A loss-of-function mutation p.T256M in NDRG4 is implicated in the pathogenesis of pulmonary atresia with ventricular septal defect (PA/VSD) and tetralogy of Fallot (TOF)

Abstract

Pulmonary atresia with ventricular septal defect (PA/VSD) is a rare congenital heart disease (CHD) characterized by a lack of luminal continuity and blood flow from either the right ventricle or the pulmonary artery, together with VSDs. The prevalence of PA/VSD is about 0.2% of live births and approximately 2% of CHDs. PA/VSD is similar to tetralogy of Fallot (TOF) in terms of structural and pathological characteristics. The pathogenesis of these two CHDs remains incompletely understood. It was previously reported that N-myc downstream-regulated gene (NDRG)4 is required for myocyte proliferation during early cardiac development. In the present study, we enrolled 80 unrelated patients with PA/VSD or TOF and identified a probably damaging variant p.T256M of NDRG4. The p.T256M variant impaired the proliferation ability of human cardiac myocytes (hCM). Furthermore, the p.T256M variant resulted in G1 and G2 arrest of hCM, followed by an increase in p27 and caspase-9 expression. Our results provide evidence that the p.T256M variant in NDRG4 is a pathogenic variant associated with impaired hCM proliferation and cell-cycle arrest and likely contributes towards the pathogenesis of PA/VSD and TOF.

Keywords: NDRG4; PA/VSD; TOF; cardiac myocytes; p27; proliferation.

Fig. 1

Characteristics of the mutation c.767C>T in NDRG4. (A) Sequence chromatograms of NDRG4 variants in patients.
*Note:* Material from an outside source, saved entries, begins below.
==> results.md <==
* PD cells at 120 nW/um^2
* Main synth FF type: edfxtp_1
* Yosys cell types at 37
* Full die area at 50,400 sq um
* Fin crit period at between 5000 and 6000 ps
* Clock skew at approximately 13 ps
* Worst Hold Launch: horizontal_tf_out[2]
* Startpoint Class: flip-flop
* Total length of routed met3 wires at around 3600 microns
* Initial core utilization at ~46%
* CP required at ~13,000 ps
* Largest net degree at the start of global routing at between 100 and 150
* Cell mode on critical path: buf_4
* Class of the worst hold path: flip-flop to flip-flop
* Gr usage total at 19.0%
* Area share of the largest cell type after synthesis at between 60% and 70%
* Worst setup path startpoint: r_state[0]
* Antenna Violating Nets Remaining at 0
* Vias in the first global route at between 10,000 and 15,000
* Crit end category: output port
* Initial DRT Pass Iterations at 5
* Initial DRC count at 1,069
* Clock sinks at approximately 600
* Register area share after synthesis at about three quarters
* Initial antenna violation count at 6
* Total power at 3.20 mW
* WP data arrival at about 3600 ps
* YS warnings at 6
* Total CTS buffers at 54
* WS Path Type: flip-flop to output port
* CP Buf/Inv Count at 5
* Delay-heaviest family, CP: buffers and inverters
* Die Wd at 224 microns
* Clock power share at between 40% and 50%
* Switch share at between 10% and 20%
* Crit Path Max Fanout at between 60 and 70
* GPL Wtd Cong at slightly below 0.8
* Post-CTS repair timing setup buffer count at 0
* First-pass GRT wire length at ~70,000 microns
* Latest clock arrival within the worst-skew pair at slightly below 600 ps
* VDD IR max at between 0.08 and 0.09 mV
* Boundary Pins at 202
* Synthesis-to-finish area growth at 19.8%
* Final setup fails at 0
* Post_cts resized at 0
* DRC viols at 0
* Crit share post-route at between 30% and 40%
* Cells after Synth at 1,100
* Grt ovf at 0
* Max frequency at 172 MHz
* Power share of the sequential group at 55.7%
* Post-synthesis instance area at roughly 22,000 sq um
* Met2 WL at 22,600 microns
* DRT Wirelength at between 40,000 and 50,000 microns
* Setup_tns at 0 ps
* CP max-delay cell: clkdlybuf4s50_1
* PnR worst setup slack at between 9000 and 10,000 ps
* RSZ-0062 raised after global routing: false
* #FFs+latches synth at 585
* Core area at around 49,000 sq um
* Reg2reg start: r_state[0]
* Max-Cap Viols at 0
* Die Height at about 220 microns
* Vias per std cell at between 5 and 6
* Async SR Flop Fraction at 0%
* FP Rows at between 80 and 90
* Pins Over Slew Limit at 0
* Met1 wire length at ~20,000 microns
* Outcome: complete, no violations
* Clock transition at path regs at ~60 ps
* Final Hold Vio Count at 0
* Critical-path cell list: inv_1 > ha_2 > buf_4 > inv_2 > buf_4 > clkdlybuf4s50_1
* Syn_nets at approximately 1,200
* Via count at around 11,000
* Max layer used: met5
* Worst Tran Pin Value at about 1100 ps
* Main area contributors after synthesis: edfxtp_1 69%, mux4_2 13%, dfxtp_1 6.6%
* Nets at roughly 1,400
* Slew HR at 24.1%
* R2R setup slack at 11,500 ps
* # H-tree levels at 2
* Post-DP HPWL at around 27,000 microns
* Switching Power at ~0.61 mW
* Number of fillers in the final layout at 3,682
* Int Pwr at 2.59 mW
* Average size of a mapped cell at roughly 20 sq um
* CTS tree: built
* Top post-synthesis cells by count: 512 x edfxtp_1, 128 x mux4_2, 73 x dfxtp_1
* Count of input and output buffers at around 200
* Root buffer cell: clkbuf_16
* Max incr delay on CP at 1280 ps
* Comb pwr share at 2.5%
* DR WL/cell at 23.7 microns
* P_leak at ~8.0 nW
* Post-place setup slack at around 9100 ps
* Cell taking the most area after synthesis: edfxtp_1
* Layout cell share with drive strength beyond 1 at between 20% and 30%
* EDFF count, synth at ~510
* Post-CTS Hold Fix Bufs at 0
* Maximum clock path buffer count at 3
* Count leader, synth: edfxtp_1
**config.mk**
```make
export PLATFORM = sky130hd
export DESIGN_NAME = approx_mult_pipe
export DESIGN_NICKNAME = d
export VERILOG_FILES = /design/src/rtl/approx_mult_pkg.sv /design/src/rtl/approx_lo_rows.sv /design/src/rtl/approx_mult_pipe.sv
export SDC_FILE = /design/constraint.sdc
export NUM_CORES = 1
export LEC_CHECK = 0
export CAP_MARGIN = 40
export CORE_MARGIN = 3
export CORE_UTILIZATION = 50
export CTS_CLUSTER_SIZE = 20
export DETAILED_ROUTE_END_ITERATION = 16
export PLACE_DENSITY = 0.72
export SETUP_SLACK_MARGIN = 0.15
export SYNTH_ARGS = -nofsm -noshare
export SYNTH_HDL_FRONTEND = slang
export SYNTH_HIERARCHICAL = 1
export SYNTH_SLANG_ARGS = --single-unit
export TNS_END_PERCENT = 100
```
**constraint.sdc**
```tcl
create_clock -name clk -period 3.4 [get_ports clk]
set_input_delay 0.68 -clock clk [delete_from_list [all_inputs] [get_ports clk]]
set_output_delay 0.68 -clock clk [all_outputs]
set_load 0.03 [all_outputs]
```
[config.mk]
export PLATFORM = sky130hd
export DESIGN_NAME = mcp3008_responder
export DESIGN_NICKNAME = d
export VERILOG_FILES = /design/src/rtl/mcp3008_responder.sv
export SDC_FILE = /design/constraint.sdc
export NUM_CORES = 1
export LEC_CHECK = 0
export ABC_CLOCK_PERIOD_IN_PS = 2900
export BUFFER_PORTS_ARGS = -buffer_cell sky130_fd_sc_hd__buf_2
export CORE_UTILIZATION = 25
export DETAILED_ROUTE_END_ITERATION = 6
export SLEW_MARGIN = 20
export SYNTH_ARGS = -nofsm -noshare
export SYNTH_HDL_FRONTEND = slang
export SYNTH_SLANG_ARGS = --single-unit
[constraint.sdc]
create_clock -name clk -period 2.9 [get_ports clk]
set_input_delay 0.145 -clock clk [delete_from_list [all_inputs] [get_ports clk]]
set_output_delay 0.145 -clock clk [all_outputs]
set_load 0.01 [all_outputs]
[src/rtl/mcp3008_responder.sv]
`default_nettype none
// ============================================================================
// Module   : mcp3008_responder
// Purpose  : Device-side model of the MCP3008 10-bit SPI ADC. Oversamples the
//            host's dclk/cs_n/din pins on the fast system clock, decodes the
//            start bit + SGL/DIFF + D2..D0 command, asks a value provider for
//            a 10-bit result and shifts out the null bit followed by B9..B0.
//            SPI modes 0,0 and 1,1 are both accepted.
// Ports    : clk, rst_n          system clock, asynchronous active-low reset
//            dclk, cs_n, din     host SPI pins (asynchronous to clk)
//            dout, dout_oe       result bit and pad output enable
//            ch_sel, sgl_diff    decoded channel / mode, held until next cmd
//            sample_req          one-clk pulse when ch_sel/sgl_diff update
//            sample_data         provider result, latched 1 clk after the req
//            busy                start bit seen, cs_n not yet released
//            xfer_done           one-clk pulse on the edge that drives B0
//            frame_err           one-clk pulse on cs_n release mid-command/data
// Macro    : MCP3008_RESPONDER_LSB_TAIL_EN - after B0, continue with B1..B9
//            LSB first (datasheet continued-clock behaviour); otherwise the
//            tail shifts zeros.
// Revision : 1.0 - initial release
// ============================================================================
module mcp3008_responder #(
    parameter int   SYNC_STAGES = 2,     // 2..4 flops per pin synchronizer
    parameter logic IDLE_DOUT   = 1'b0   // dout level while dout_oe = 0
) (
    input  logic       clk,
    input  logic       rst_n,
    input  logic       dclk,
    input  logic       cs_n,
    input  logic       din,
    output logic       dout,
    output logic       dout_oe,
    output logic [2:0] ch_sel,
    output logic       sgl_diff,
    output logic       sample_req,
    input  logic [9:0] sample_data,
    output logic       busy,
    output logic       xfer_done,
    output logic       frame_err
);

    localparam logic [2:0] c_IDLE       = 3'd0;
    localparam logic [2:0] c_WAIT_START = 3'd1;
    localparam logic [2:0] c_CMD        = 3'd2;
    localparam logic [2:0] c_SAMPLE     = 3'd3;
    localparam logic [2:0] c_DATA       = 3'd4;
    localparam logic [2:0] c_TAIL       = 3'd5;

    // ------------------------------------------------------------------
    // Pin synchronizers. din shares the dclk stage depth so the bit seen
    // alongside a detected dclk rise is the bit the host presented.
    // ------------------------------------------------------------------
    logic [SYNC_STAGES-1:0] r_dclk_sync;
    logic [SYNC_STAGES-1:0] r_cs_sync;
    logic [SYNC_STAGES-1:0] r_din_sync;
    logic                   r_dclk_prev;
    logic                   r_cs_prev;

    always_ff @(posedge clk or negedge rst_n) begin
        if (!rst_n) begin
            r_dclk_sync <= '0;
            r_cs_sync   <= '1;
            r_din_sync  <= '0;
            r_dclk_prev <= 1'b0;
            r_cs_prev   <= 1'b1;
        end else begin
            r_dclk_sync <= {r_dclk_sync[SYNC_STAGES-2:0], dclk};
            r_cs_sync   <= {r_cs_sync[SYNC_STAGES-2:0], cs_n};
            r_din_sync  <= {r_din_sync[SYNC_STAGES-2:0], din};
            r_dclk_prev <= r_dclk_sync[SYNC_STAGES-1];
            r_cs_prev   <= r_cs_sync[SYNC_STAGES-1];
        end
    end

    logic w_dclk_rise;
    logic w_dclk_fall;
    logic w_cs_rise;
    logic w_cs_fall;
    logic w_din_s;

    assign w_dclk_rise = r_dclk_sync[SYNC_STAGES-1] & ~r_dclk_prev;
    assign w_dclk_fall = ~r_dclk_sync[SYNC_STAGES-1] & r_dclk_prev;
    assign w_cs_rise   = r_cs_sync[SYNC_STAGES-1] & ~r_cs_prev;
    assign w_cs_fall   = ~r_cs_sync[SYNC_STAGES-1] & r_cs_prev;
    assign w_din_s     = r_din_sync[SYNC_STAGES-1];

    // ------------------------------------------------------------------
    // FSM state and registered outputs
    // ------------------------------------------------------------------
    logic [2:0] r_state, w_state;
    logic [3:0] r_cnt, w_cnt;       // command bits / ignored falls / data index
    logic [2:0] r_cmd, w_cmd;       // SGL/DIFF, D2, D1 collected so far
    logic [9:0] r_data;
    logic       r_dout, w_dout;
    logic       r_dout_oe, w_dout_oe;
    logic [2:0] r_ch_sel, w_ch_sel;
    logic       r_sgl, w_sgl;
    logic       r_sample_req, w_sample_req;
    logic       r_busy, w_busy;
    logic       r_xfer_done, w_xfer_done;
    logic       r_frame_err, w_frame_err;
    logic [3:0] w_idx;

    assign w_idx = 4'd9 - r_cnt;

    always_ff @(posedge clk or negedge rst_n) begin
        if (!rst_n) begin
            r_state      <= c_IDLE;
            r_cnt        <= 4'd0;
            r_cmd        <= 3'd0;
            r_dout       <= IDLE_DOUT;
            r_dout_oe    <= 1'b0;
            r_ch_sel     <= 3'd0;
            r_sgl        <= 1'b0;
            r_sample_req <= 1'b0;
            r_busy       <= 1'b0;
            r_xfer_done  <= 1'b0;
            r_frame_err  <= 1'b0;
        end else begin
            r_state      <= w_state;
            r_cnt        <= w_cnt;
            r_cmd        <= w_cmd;
            r_dout       <= w_dout;
            r_dout_oe    <= w_dout_oe;
            r_ch_sel     <= w_ch_sel;
            r_sgl        <= w_sgl;
            r_sample_req <= w_sample_req;
            r_busy       <= w_busy;
            r_xfer_done  <= w_xfer_done;
            r_frame_err  <= w_frame_err;
        end
    end

    // The provider answers during the clk that sample_req is high; take the
    // value at the end of that clk so every frame uses a fresh result.
    always_ff @(posedge clk or negedge rst_n) begin
        if (!rst_n) begin
            r_data <= 10'd0;
        end else if (r_sample_req) begin
            r_data <= sample_data;
        end
    end

    always_comb begin
        w_state      = r_state;
        w_cnt        = r_cnt;
        w_cmd        = r_cmd;
        w_dout       = r_dout;
        w_dout_oe    = r_dout_oe;
        w_ch_sel     = r_ch_sel;
        w_sgl        = r_sgl;
        w_sample_req = 1'b0;
        w_busy       = r_busy;
        w_xfer_done  = 1'b0;
        w_frame_err  = 1'b0;

        // cs_n release has priority over any dclk edge seen in the same clk.
        if ((r_state != c_IDLE) && w_cs_rise) begin
            w_state     = c_IDLE;
            w_dout      = IDLE_DOUT;
            w_dout_oe   = 1'b0;
            w_busy      = 1'b0;
            w_frame_err = (r_state == c_CMD) || (r_state == c_SAMPLE) ||
                          (r_state == c_DATA);
        end else begin
            case (r_state)
                c_IDLE: begin
                    if (w_cs_fall) begin
                        w_state = c_WAIT_START;
                    end
                end
                c_WAIT_START: begin
                    // Leading zeros before the start bit are legal.
                    if (w_dclk_rise && w_din_s) begin
                        w_state = c_CMD;
                        w_cnt   = 4'd0;
                        w_busy  = 1'b1;
                    end
                end
                c_CMD: begin
                    if (w_dclk_rise) begin
                        w_cmd = {r_cmd[1:0], w_din_s};
                        if (r_cnt == 4'd3) begin
                            // This rise carries D0: the command is complete.
                            w_sgl        = r_cmd[2];
                            w_ch_sel     = {r_cmd[1:0], w_din_s};
                            w_sample_req = 1'b1;
                            w_state      = c_SAMPLE;
                            w_cnt        = 4'd0;
                        end else begin
                            w_cnt = r_cnt + 4'd1;
                        end
                    end
                end
                c_SAMPLE: begin
                    // First fall (same clock as D0) is skipped; the second
                    // one drives the null bit.
                    if (w_dclk_fall) begin
                        if (r_cnt == 4'd0) begin
                            w_cnt = 4'd1;
                        end else begin
                            w_dout    = 1'b0;
                            w_dout_oe = 1'b1;
                            w_state   = c_DATA;
                            w_cnt     = 4'd0;
                        end
                    end
                end
                c_DATA: begin
                    if (w_dclk_fall) begin
                        w_dout = r_data[w_idx];
                        if (r_cnt == 4'd9) begin
                            w_xfer_done = 1'b1;
                            w_state     = c_TAIL;
                            w_cnt       = 4'd1;
                        end else begin
                            w_cnt = r_cnt + 4'd1;
                        end
                    end
                end
                c_TAIL: begin
                    if (w_dclk_fall) begin
`ifdef MCP3008_RESPONDER_LSB_TAIL_EN
                        // r_cnt walks B1..B9 then parks at 10 (zeros).
                        if (r_cnt != 4'd10) begin
                            w_dout = r_data[r_cnt];
                            w_cnt  = r_cnt + 4'd1;
                        end else begin
                            w_dout = 1'b0;
                        end
`else
                        w_dout = 1'b0;
`endif
                    end
                end
                default: begin
                    w_state   = c_IDLE;
                    w_dout    = IDLE_DOUT;
                    w_dout_oe = 1'b0;
                    w_busy    = 1'b0;
                end
            endcase
        end
    end

    assign dout       = r_dout;
    assign dout_oe    = r_dout_oe;
    assign ch_sel     = r_ch_sel;
    assign sgl_diff   = r_sgl;
    assign sample_req = r_sample_req;
    assign busy       = r_busy;
    assign xfer_done  = r_xfer_done;
    assign frame_err  = r_frame_err;

endmodule
`default_nettype wire
File: config.mk
export PLATFORM = sky130hd
export DESIGN_NAME = b1_trk_corr_bank
export DESIGN_NICKNAME = d
export VERILOG_FILES = /design/src/rtl/b1_trk_corr_bank.sv
export SDC_FILE = /design/constraint.sdc
export NUM_CORES = 2
export LEC_CHECK = 0
export CORE_MARGIN = 5
export CORE_UTILIZATION = 45
export DETAILED_ROUTE_END_ITERATION = 7
export HOLD_SLACK_MARGIN = 0.05
export PLACE_DENSITY = 0.69
export SKIP_LAST_GASP = 1
export SYNTH_ARGS = -nofsm -noshare
export SYNTH_HDL_FRONTEND = slang
export SYNTH_SLANG_ARGS = --single-unit
File: constraint.sdc
create_clock -name rx_clk -period 11.8 [get_ports rx_clk]
set_input_delay 2.95 -clock rx_clk [delete_from_list [all_inputs] [get_ports rx_clk]]
set_output_delay 2.95 -clock rx_clk [all_outputs]
set_load 0.02 [all_outputs]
Arrows indicate heterozygous nucleotide changes. (B) Homology analysis of the 256T position of NDRG4 protein across different species.

Fig. 2

mRNA and protein expression levels of NDRG4 in human embryos. (A) The mRNA expression levels of NDRG4 and ISL1 in the same samples were investigated in human embryonic hearts (n = 3). (B–G) Immunohistochemistry of NDRG4 in human embryos at CS13. (B–D) Negative control. (E–G) WT NDRG4. ISL1, Islet‐1; OFT, outflow tract; A, atrium; V, ventricle. Scale bar in (B, E) = 50 μm, Scale bar in (C, D, F, G) = 20 μm.

Fig. 3

mRNA abundance and protein expression level of NDRG4. hCM was transfected with blank vector (control), as well as WT and variant plasmids of NDRG4, and mRNA and protein expression was analyzed by (A) qRT‐PCR and (B) western blotting (n = 4). Data are the mean ± SEM.

Fig. 4

Mutant NDRG4 protein impaired the regulation of cell proliferation in hCM. hCM was transfected with blank vector (control), as well as WT and variant plasmids of NDRG4. (A) Cell proliferation was detected by the CCK‐8 assay at each of the indicated time points (0, 12, 24, 48 and 72 h); two‐way analysis of variance. (B–E) Cell‐cycle distribution was detected using a flow cytometer (n = 4, *P < 0.05, **P < 0.01); unpaired two‐tailed Student's t‐test. Data are the mean ± SEM.

Fig. 5

mRNA and protein expression of P27. Blank vector (control), as well as WT and variant plasmids of NDRG4, were transfected into hCM and harvested. (A) qRT‐PCR analysis of cell‐cycle progression markers and apoptotic markers (n = 4–5, *P < 0.05, **P < 0.01); unpaired two‐tailed Student's t‐test. (B) Western blot analysis of P27 (n = 3); unpaired two‐tailed Student's t‐test. Data are the mean ± SEM.

Fig. 6

Subcellular localization of P27. Blank vector (control), as well as WT and variant plasmids of NDRG4, were transfected into hCM and harvested. (A–I) Representative images of immunofluorescence staining of P27 proteins in control (A–C), WT (D–F) and variant (G–I) groups (n = 3). p27. Scale bar = 20 μm.